Shell code is available on the lecture schedule page. The Data I/O code from the decision tree lecture will still be useful, but will need to be adapted for this data.
How to participate
Our contests will be held on Kaggle, using Kaggle InClass. This allows us to upload data and competition instructions, as well as impose submission deadlines. It also ranks submissions automatically! To participate:
- Create a Kaggle account by clicking "sign up" in the top right.
- Click on this link (the competition link).
- Download the training and testing data.
- Download the I/O Code.
- Write your algorithm and train it on the training data.
- Then, test it on the testing data, creating a submission file with the predicted ground truth in the format shown in the sample submission file.
- Upload your submission file and see your results!
- Tweak your code, repeating steps 5-8 to improve your accuracy and move up the leaderboard.
Some More Rules:
- Use Python. Everything we do is in Python this year. Don't use a library, other than numpy. For this contest only, if you have no Python experience, you can use whatever language you are comfortable with.
- The Competition ends at 11:59:00 PM next Monday, 9/25.
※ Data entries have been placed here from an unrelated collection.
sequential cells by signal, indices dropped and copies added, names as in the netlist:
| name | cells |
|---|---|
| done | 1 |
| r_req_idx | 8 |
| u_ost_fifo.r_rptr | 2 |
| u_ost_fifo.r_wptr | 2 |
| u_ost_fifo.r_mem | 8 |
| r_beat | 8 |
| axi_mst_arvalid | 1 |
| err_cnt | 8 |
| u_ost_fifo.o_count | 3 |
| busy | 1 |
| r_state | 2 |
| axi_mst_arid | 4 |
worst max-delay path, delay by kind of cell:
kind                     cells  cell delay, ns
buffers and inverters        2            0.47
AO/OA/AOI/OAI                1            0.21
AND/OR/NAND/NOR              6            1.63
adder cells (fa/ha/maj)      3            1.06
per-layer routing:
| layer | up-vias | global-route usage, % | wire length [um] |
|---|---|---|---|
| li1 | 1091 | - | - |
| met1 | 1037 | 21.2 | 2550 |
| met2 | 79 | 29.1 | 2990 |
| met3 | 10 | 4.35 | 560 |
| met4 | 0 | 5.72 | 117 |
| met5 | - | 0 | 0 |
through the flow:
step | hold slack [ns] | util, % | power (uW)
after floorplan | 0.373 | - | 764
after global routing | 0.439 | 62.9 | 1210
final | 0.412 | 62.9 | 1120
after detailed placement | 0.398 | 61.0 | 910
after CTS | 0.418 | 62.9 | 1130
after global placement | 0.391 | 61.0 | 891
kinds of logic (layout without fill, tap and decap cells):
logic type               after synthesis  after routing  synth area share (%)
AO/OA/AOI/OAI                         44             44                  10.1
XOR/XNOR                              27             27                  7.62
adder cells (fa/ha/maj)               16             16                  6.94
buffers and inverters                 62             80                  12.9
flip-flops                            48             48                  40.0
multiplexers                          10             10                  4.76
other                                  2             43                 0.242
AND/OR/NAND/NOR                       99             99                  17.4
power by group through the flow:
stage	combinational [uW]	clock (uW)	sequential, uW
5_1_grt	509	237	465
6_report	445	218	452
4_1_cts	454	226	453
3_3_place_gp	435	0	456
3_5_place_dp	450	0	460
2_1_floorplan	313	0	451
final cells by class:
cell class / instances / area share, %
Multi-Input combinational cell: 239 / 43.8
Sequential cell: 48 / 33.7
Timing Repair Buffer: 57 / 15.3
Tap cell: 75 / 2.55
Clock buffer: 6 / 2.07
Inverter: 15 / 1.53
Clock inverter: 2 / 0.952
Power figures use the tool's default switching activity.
- The leaderboard on Kaggle that you can see is the Public Leaderboard, which is your accuracy for 50% of the testing data. Your final rankings will be based on the Private leaderboard, which is based on the other 50% of the testing data and will become public as soon as the competition ends. This is to prevent you from just writing a decision tree that overfits the testing data, which defeats the purpose.
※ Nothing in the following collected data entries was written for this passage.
`src/rtl/tl_pkg.sv`:
```
// Shared definitions for the traffic light controller/monitor pair:
// light and fault encodings, monitor state enum and phase helpers.
package tl_pkg;

    localparam logic [2:0] LIGHT_RED    = 3'b100;
    localparam logic [2:0] LIGHT_YELLOW = 3'b010;
    localparam logic [2:0] LIGHT_GREEN  = 3'b001;

    localparam logic [2:0] FLT_NONE        = 3'd0;
    localparam logic [2:0] FLT_ILLEGAL     = 3'd1;
    localparam logic [2:0] FLT_BAD_SEQ     = 3'd2;
    localparam logic [2:0] FLT_SHORT_DWELL = 3'd3;
    localparam logic [2:0] FLT_STUCK       = 3'd4;

    typedef enum logic [1:0] {
        ST_INIT,
        ST_RUN,
        ST_FAULT
    } mon_state_e;

    // Legal successor of a phase; 000 for anything that is not a phase.
    function automatic logic [2:0] next_phase(input logic [2:0] light);
        case (light)
            LIGHT_GREEN:  return LIGHT_YELLOW;
            LIGHT_YELLOW: return LIGHT_RED;
            LIGHT_RED:    return LIGHT_GREEN;
            default:      return 3'b000;
        endcase
    endfunction

    function automatic logic is_phase(input logic [2:0] light);
        return (light == LIGHT_RED) || (light == LIGHT_YELLOW) || (light == LIGHT_GREEN);
    endfunction

endpackage

```
`src/rtl/tl_flasher.sv`:
```
// Square-wave flasher: output starts high after restart and toggles every
// FLASH_DIV cycles. Shared by the monitor fault lamp and night mode.
module tl_flasher #(
    parameter int unsigned FLASH_DIV = 4
) (
    input  logic clk,
    input  logic rst_n,
    input  logic restart_i,
    output logic flash_o
);

    localparam int unsigned CW = (FLASH_DIV > 1) ? $clog2(FLASH_DIV) : 1;
    localparam logic [CW-1:0] TERM = CW'(FLASH_DIV - 1);

    logic [CW-1:0] cnt_q, cnt_d;
    logic          flash_q, flash_d;

    always_comb begin
        cnt_d   = cnt_q;
        flash_d = flash_q;
        if (restart_i) begin
            cnt_d   = '0;
            flash_d = 1'b1;
        end else if (cnt_q == TERM) begin
            cnt_d   = '0;
            flash_d = ~flash_q;
        end else begin
            cnt_d = cnt_q + 1'b1;
        end
    end

    always_ff @(posedge clk) begin
        if (!rst_n) begin
            cnt_q   <= '0;
            flash_q <= 1'b1;
        end else begin
            cnt_q   <= cnt_d;
            flash_q <= flash_d;
        end
    end

    assign flash_o = flash_q;

endmodule

```
`src/rtl/traffic_light_monitor.sv`:
```
// Safety monitor between traffic_signal and the lamps; latches the first fault
// and flashes red until cleared. TL_MON_STATS_EN adds the cycles_done counter.
module traffic_light_monitor
    import tl_pkg::*;
#(
    parameter int unsigned CNT_W      = 8,
    parameter int unsigned MIN_GREEN  = 4,
    parameter int unsigned MIN_YELLOW = 2,
    parameter int unsigned MIN_RED    = 4,
    parameter int unsigned MAX_DWELL  = 32,
    parameter int unsigned FLASH_DIV  = 4
) (
    input  logic        clk,
    input  logic        rst_n,
    input  logic [2:0]  light_in,
    input  logic        clr_fault,
    output logic [2:0]  lamp_out,
    output logic        fault,
`ifdef TL_MON_STATS_EN
    output logic [15:0] cycles_done,
`endif
    output logic [2:0]  fault_code
);

    localparam logic [CNT_W-1:0] MIN_G_W = MIN_GREEN[CNT_W-1:0];
    localparam logic [CNT_W-1:0] MIN_Y_W = MIN_YELLOW[CNT_W-1:0];
    localparam logic [CNT_W-1:0] MIN_R_W = MIN_RED[CNT_W-1:0];
    localparam logic [CNT_W:0]   MAX_W   = MAX_DWELL[CNT_W:0];

    mon_state_e       state_q, state_d;
    logic [2:0]       light_q;
    logic [CNT_W-1:0] dwell_q, dwell_d, dwell_inc;
    logic [2:0]       fault_code_q, fault_code_d;
    logic [2:0]       viol_code;
    logic [CNT_W-1:0] min_dwell;
    logic             changed;
    logic             flash;

    assign dwell_inc = (dwell_q == '1) ? dwell_q : dwell_q + 1'b1;
    assign changed   = (light_in != light_q);

    always_comb begin
        min_dwell = '0;
        case (light_q)
            LIGHT_GREEN:  min_dwell = MIN_G_W;
            LIGHT_YELLOW: min_dwell = MIN_Y_W;
            LIGHT_RED:    min_dwell = MIN_R_W;
            default:      min_dwell = '0;
        endcase
    end

    // Checks in priority order; only acted on while in RUN.
    always_comb begin
        viol_code = FLT_NONE;
        if (!is_phase(light_in)) begin
            viol_code = FLT_ILLEGAL;
        end else if (changed && (light_in != next_phase(light_q))) begin
            viol_code = FLT_BAD_SEQ;
        end else if (changed && (dwell_q < min_dwell)) begin
            viol_code = FLT_SHORT_DWELL;
        end else if (!changed && (({1'b0, dwell_q} + 1'b1) >= MAX_W)) begin
            viol_code = FLT_STUCK;
        end
    end

    always_comb begin
        state_d      = state_q;
        dwell_d      = dwell_inc;
        fault_code_d = fault_code_q;
        lamp_out     = LIGHT_RED;
        case (state_q)
            ST_INIT: begin
                dwell_d = '0;
                if (is_phase(light_in)) begin
                    state_d = ST_RUN;
                    dwell_d = CNT_W'(1);
                end
            end
            ST_RUN: begin
                lamp_out = light_q;
                if (changed) begin
                    dwell_d = CNT_W'(1);
                end
                if (viol_code != FLT_NONE) begin
                    state_d      = ST_FAULT;
                    fault_code_d = viol_code;
                end
            end
            ST_FAULT: begin
                lamp_out = {flash, 2'b00};
                if (clr_fault) begin
                    state_d      = ST_INIT;
                    dwell_d      = '0;
                    fault_code_d = FLT_NONE;
                end
            end
            default: begin
                state_d = ST_INIT;
                dwell_d = '0;
            end
        endcase
    end

    always_ff @(posedge clk) begin
        if (!rst_n) begin
            state_q      <= ST_INIT;
            light_q      <= LIGHT_RED;
            dwell_q      <= '0;
            fault_code_q <= FLT_NONE;
        end else begin
            state_q      <= state_d;
            light_q      <= light_in;
            dwell_q      <= dwell_d;
            fault_code_q <= fault_code_d;
        end
    end

    // Held in restart outside FAULT so the first fault cycle always shows red.
    tl_flasher #(
        .FLASH_DIV(FLASH_DIV)
    ) u_flasher (
        .clk      (clk),
        .rst_n    (rst_n),
        .restart_i((state_q != ST_FAULT) || clr_fault),
        .flash_o  (flash)
    );

    assign fault      = (state_q == ST_FAULT);
    assign fault_code = fault_code_q;

`ifdef TL_MON_STATS_EN
    logic [15:0] cycles_q;
    logic        cyc_inc;

    assign cyc_inc = (state_q == ST_RUN) && (viol_code == FLT_NONE) &&
                     (light_q == LIGHT_RED) && (light_in == LIGHT_GREEN);

    always_ff @(posedge clk) begin
        if (!rst_n) begin
            cycles_q <= '0;
        end else if ((state_q == ST_FAULT) && clr_fault) begin
            cycles_q <= '0;
        end else if (cyc_inc) begin
            cycles_q <= cycles_q + 16'd1;
        end
    end

    assign cycles_done = cycles_q;
`endif

endmodule

```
Standard Rules and Procedures
These instructions are common to almost every competition, so we're only listing them once.
To Participate:
- Create a Kaggle account if you don't already have one by clicking "sign up" in the top right.
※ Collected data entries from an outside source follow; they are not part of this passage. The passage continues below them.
<file path="src/rtl/led_pattern_ctrl.sv">
`default_nettype none
// ============================================================================
//  Module   : led_pattern_ctrl
//  Purpose  : Step-pattern sequencer for four active-low on-board LEDs.
//             Two active-low pushbuttons cycle through four patterns (mode)
//             and four step rates (speed). Contains its own base-tick
//             prescaler and a per-key synchroniser/debouncer.
//  Revision : 1.0 - initial release
// ----------------------------------------------------------------------------
//  Ports
//    FPGA_CLK   in   1  system clock, rising edge
//    RST_N      in   1  synchronous active-low reset
//    KEY_MODE   in   1  raw pushbutton (active-low, asynchronous)
//    KEY_SPEED  in   1  raw pushbutton (active-low, asynchronous)
//    LED        out  4  registered LED drive, active-low (LED = ~pattern)
//    MODE       out  2  current pattern mode
//    SPEED      out  2  current step rate (steps every 8/4/2/1 base ticks)
//    STEP       out  1  one-cycle pulse in the cycle the pattern advances
// ============================================================================
module led_pattern_ctrl #(
    parameter int BASE_DIV     = 6250000,
    parameter int DEBOUNCE_CYC = 1000000
) (
    input  logic       FPGA_CLK,
    input  logic       RST_N,
    input  logic       KEY_MODE,
    input  logic       KEY_SPEED,
    output logic [3:0] LED,
    output logic [1:0] MODE,
    output logic [1:0] SPEED,
    output logic       STEP
);

    localparam int PRE_W = $clog2(BASE_DIV);
    localparam int DB_W  = $clog2(DEBOUNCE_CYC);

    localparam logic [PRE_W-1:0] PRE_LAST = PRE_W'(BASE_DIV - 1);
    localparam logic [DB_W-1:0]  DB_LAST  = DB_W'(DEBOUNCE_CYC - 1);

    localparam logic [1:0] MODE_WATER  = 2'd0;
    localparam logic [1:0] MODE_FILL   = 2'd1;
    localparam logic [1:0] MODE_BLINK  = 2'd2;
    localparam logic [1:0] MODE_BOUNCE = 2'd3;

    localparam logic DIR_LEFT  = 1'b0;
    localparam logic DIR_RIGHT = 1'b1;

    // ------------------------------------------------------------------------
    // Button path
    // ------------------------------------------------------------------------
    logic [1:0] keys_raw;
    logic [1:0] press;      // [0] mode event, [1] speed event
    logic [1:0] boot;       // marks when the synchronisers carry real pin data

    assign keys_raw = {KEY_SPEED, KEY_MODE};

    always_ff @(posedge FPGA_CLK) begin
        if (!RST_N) begin
            boot <= 2'b00;
        end else begin
            boot <= {boot[0], 1'b1};
        end
    end

    generate
        for (genvar k = 0; k < 2; k++) begin : g_key
            logic            sync_a;
            logic            sync_b;
            logic            level;
            logic            level_d;
            logic            armed;
            logic            event_q;
            logic [DB_W-1:0] db_cnt;

            always_ff @(posedge FPGA_CLK) begin
                if (!RST_N) begin
                    sync_a  <= 1'b1;
                    sync_b  <= 1'b1;
                    level   <= 1'b1;
                    level_d <= 1'b1;
                    armed   <= 1'b0;
                    event_q <= 1'b0;
                    db_cnt  <= '0;
                end else begin
                    sync_a  <= keys_raw[k];
                    sync_b  <= sync_a;
                    level_d <= level;

                    if (sync_b == level) begin
                        db_cnt <= '0;
                    end else if (db_cnt == DB_LAST) begin
                        level  <= sync_b;
                        db_cnt <= '0;
                    end else begin
                        db_cnt <= db_cnt + DB_W'(1);
                    end

                    // A key already held through reset must be seen released
                    // before it can produce a press; arming waits until the
                    // synchronised pin (not the reset value) reads released.
                    armed   <= armed | (boot[1] & sync_b & level);
                    event_q <= armed & level_d & ~level;
                end
            end

            assign press[k] = event_q;
        end
    endgenerate

    // ------------------------------------------------------------------------
    // Sequencer: state register / next-state / outputs
    // ------------------------------------------------------------------------
    logic [1:0]       mode_q,  mode_n;
    logic [1:0]       speed_q, speed_n;
    logic [3:0]       pat_q,   pat_n;
    logic             dir_q,   dir_n;
    logic [PRE_W-1:0] pre_q,   pre_n;
    logic [2:0]       stp_q,   stp_n;
    logic [3:0]       led_q,   led_n;
    logic             step_q,  step_n;

    logic             tick;
    logic             step_fire;
    logic             any_ev;
    logic [2:0]       step_last;

    function automatic logic [3:0] init_pat(input logic [1:0] m);
        case (m)
            MODE_WATER:  init_pat = 4'b0001;
            MODE_FILL:   init_pat = 4'b0000;
            MODE_BLINK:  init_pat = 4'b1111;
            default:     init_pat = 4'b0001;
        endcase
    endfunction

    always_ff @(posedge FPGA_CLK) begin
        if (!RST_N) begin
            mode_q  <= MODE_WATER;
            speed_q <= 2'd0;
            pat_q   <= 4'b0001;
            dir_q   <= DIR_LEFT;
            pre_q   <= '0;
            stp_q   <= 3'd0;
            led_q   <= 4'b1110;
            step_q  <= 1'b0;
        end else begin
            mode_q  <= mode_n;
            speed_q <= speed_n;
            pat_q   <= pat_n;
            dir_q   <= dir_n;
            pre_q   <= pre_n;
            stp_q   <= stp_n;
            led_q   <= led_n;
            step_q  <= step_n;
        end
    end

    always_comb begin
        mode_n    = mode_q;
        speed_n   = speed_q;
        pat_n     = pat_q;
        dir_n     = dir_q;
        pre_n     = pre_q + PRE_W'(1);
        stp_n     = stp_q;
        any_ev    = press[0] | press[1];
        tick      = (pre_q == PRE_LAST);
        step_last = 3'd7 >> speed_q;        // (8 >> SPEED) - 1
        step_fire = tick && (stp_q == step_last);

        if (tick) begin
            pre_n = '0;
            stp_n = step_fire ? 3'd0 : stp_q + 3'd1;
        end

        // Any button event restarts the rate timing from zero.
        if (any_ev) begin
            pre_n = '0;
            stp_n = 3'd0;
        end

        if (press[1]) begin
            speed_n = speed_q + 2'd1;
        end

        if (press[0]) begin
            mode_n = mode_q + 2'd1;
            pat_n  = init_pat(mode_q + 2'd1);
            dir_n  = DIR_LEFT;
        end else if (step_fire && !press[1]) begin
            case (mode_q)
                MODE_WATER: pat_n = {pat_q[2:0], pat_q[3]};
                MODE_FILL: begin
                    case (pat_q)
                        4'b0000: pat_n = 4'b0001;
                        4'b0001: pat_n = 4'b0011;
                        4'b0011: pat_n = 4'b0111;
                        4'b0111: pat_n = 4'b1111;
                        default: pat_n = 4'b0000;
                    endcase
                end
                MODE_BLINK: pat_n = ~pat_q;
                default: begin
                    if (dir_q == DIR_LEFT) begin
                        if (pat_q == 4'b1000) begin
                            pat_n = 4'b0100;
                            dir_n = DIR_RIGHT;
                        end else begin
                            pat_n = {pat_q[2:0], 1'b0};
                        end
                    end else begin
                        if (pat_q == 4'b0001) begin
                            pat_n = 4'b0010;
                            dir_n = DIR_LEFT;
                        end else begin
                            pat_n = {1'b0, pat_q[3:1]};
                        end
                    end
                end
            endcase
        end
    end

    always_comb begin
        led_n  = ~pat_n;
        step_n = step_fire & ~any_ev;
    end

    assign LED   = led_q;
    assign MODE  = mode_q;
    assign SPEED = speed_q;
    assign STEP  = step_q;

endmodule
`default_nettype wire
</file>
<file path="config.mk">
export PLATFORM = sky130hd
export DESIGN_NAME = led_pattern_ctrl
export DESIGN_NICKNAME = d
export VERILOG_FILES = /design/src/rtl/led_pattern_ctrl.sv
export SDC_FILE = /design/constraint.sdc
export NUM_CORES = 1
export LEC_CHECK = 0
export ABC_AREA = 1
export CAP_MARGIN = 5
export CELL_PAD_IN_SITES_DETAIL_PLACEMENT = 2
export CELL_PAD_IN_SITES_GLOBAL_PLACEMENT = 2
export CORE_ASPECT_RATIO = 1.2
export CORE_MARGIN = 2
export CORE_UTILIZATION = 30
export DETAILED_ROUTE_END_ITERATION = 6
export PLACE_DENSITY = 0.76
export SYNTH_ARGS = -nofsm -noshare
export SYNTH_HDL_FRONTEND = slang
export SYNTH_SLANG_ARGS = --single-unit
</file>
<file path="constraint.sdc">
create_clock -name FPGA_CLK -period 2.5 [get_ports FPGA_CLK]
set_clock_uncertainty 0.15 [all_clocks]
set_input_delay 0.375 -clock FPGA_CLK [delete_from_list [all_inputs] [get_ports FPGA_CLK]]
set_output_delay 0.375 -clock FPGA_CLK [all_outputs]
set_load 0.02 [all_outputs]
</file>
### Word-level counts from Yosys, hierarchy flattened

Cells that the tools add are included.
W data, S select, Z words.

* bits of input ports: 4
* output and inout port bits: 9
* word-level logic and storage cells: 93
* flip-flop bits (word level): 94

* bitwise gates (word level): 21
* shift-type cells: 1
* reduce and logical (&&, ||, !) cells: 14
* add/sub/neg operators: 6
* equal/unequal tests: 14
* muxes and demuxes: 13

Operators with widths (number)
* $add A20 B1 Y20 const B: 2
* $eq A20 B20 Y1 const B: 2
* $add A23 B1 Y23 const B: 1
* $eq A23 B23 Y1 const B: 1
* $mux W4: 4
* $pmux W4 S4: 1
* $pmux W4 S3: 1
* $reduce_or A3 Y1: 4
* $and A1 B1 Y1: 9
* $not A4 Y4: 2
* $pmux W4 S2: 1
* $not A1 Y1: 7
* $mux W3: 2
* $reduce_and A2 Y1: 3
* $add A2 B1 Y2 const B: 2
* $eq A2 B1 Y1 const B: 2
* $eq A2 B2 Y1 const B: 2
* $eq A4 B1 Y1 const B: 1
* $eq A4 B2 Y1 const B: 1
* $eq A4 B3 Y1 const B: 1
* $eq A4 B4 Y1 const B: 1
* $logic_not A4 Y1: 1
* $mux W1: 4
* $reduce_or A2 Y1: 2
* other kinds (8): 12

### Longest topological paths before layout

* depth after elaboration: 7
* depth in mapped cells: 12

### Worst setup path after synthesis

OpenSTA, ideal clock, no wires.

* path kind: register -> register
* start point: register speed_q[1] (netlist: SPEED[1])
* end point: register (tool-made name)
* arrival: 1.500 ns
* stages on the path, launching flop included: 10
* setup time: 0.109 ns
* path buffers: 0
* setup slack: 0.741 ns
* cell sequence: dfxtp_1 inv_1 ha_1 xor2_1 nor2_1 nand4_1 nand2_1 nand3_1 nand2_1 inv_2

RTL lines
* from (decl): line 114 `logic [1:0] speed_q, speed_n;`
* from (signal assigned): line 148 `speed_q <= speed_n;`

### Final worst setup path

* start point: register g_key[0].db_cnt[0]
* end point: register g_key[0].db_cnt[18]

* word-level cells in the longest chain between the ends: 2
* elaborated cells on any way between the ends: 3
* classes of those cells: add/sub (1); eq/ne (1); reduce/logical (1)

Ends and longest elaborated chain
* from (decl): line 73 `logic [DB_W-1:0] db_cnt;`
* from (signal assigned): line 95 `db_cnt <= db_cnt + DB_W'(1);`
* parallel branches: the longest is 2 deep, another holds $add A20 B1 Y20

Parallel ways; which one is timed is not known.
A chain may end at the register's enable or synchronous reset.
- Click on the competition link, which will be posted in the lecture table on this page.
- Download the training and testing data.
- Download any shell code from the website.
- Write your algorithm and train it on the training data.
- Then, test it on the testing data, creating a submission file with the predicted ground truth in the format shown in the sample submission file.
- Upload your submission file and see your results!
- Tweak your code, repeating steps 5-8 to improve your accuracy and move up the leaderboard.
Rules:
- Use Python. Everything we do is in Python this year. Unless otherwise specified, do not use any ML library other than numpy.
- The Competition ends at 11:59:00 PM the following Tuesday.
- The leaderboard on Kaggle that you can see is the public leaderboard, which is your accuracy for some percentage of the testing data. Your final rankings will be based on the private leaderboard, which is based on the other part of the testing data and will become public as soon as the competition ends. This is to prevent you from just writing an algorithm to overfit the testing data, which defeats the purpose of the competition.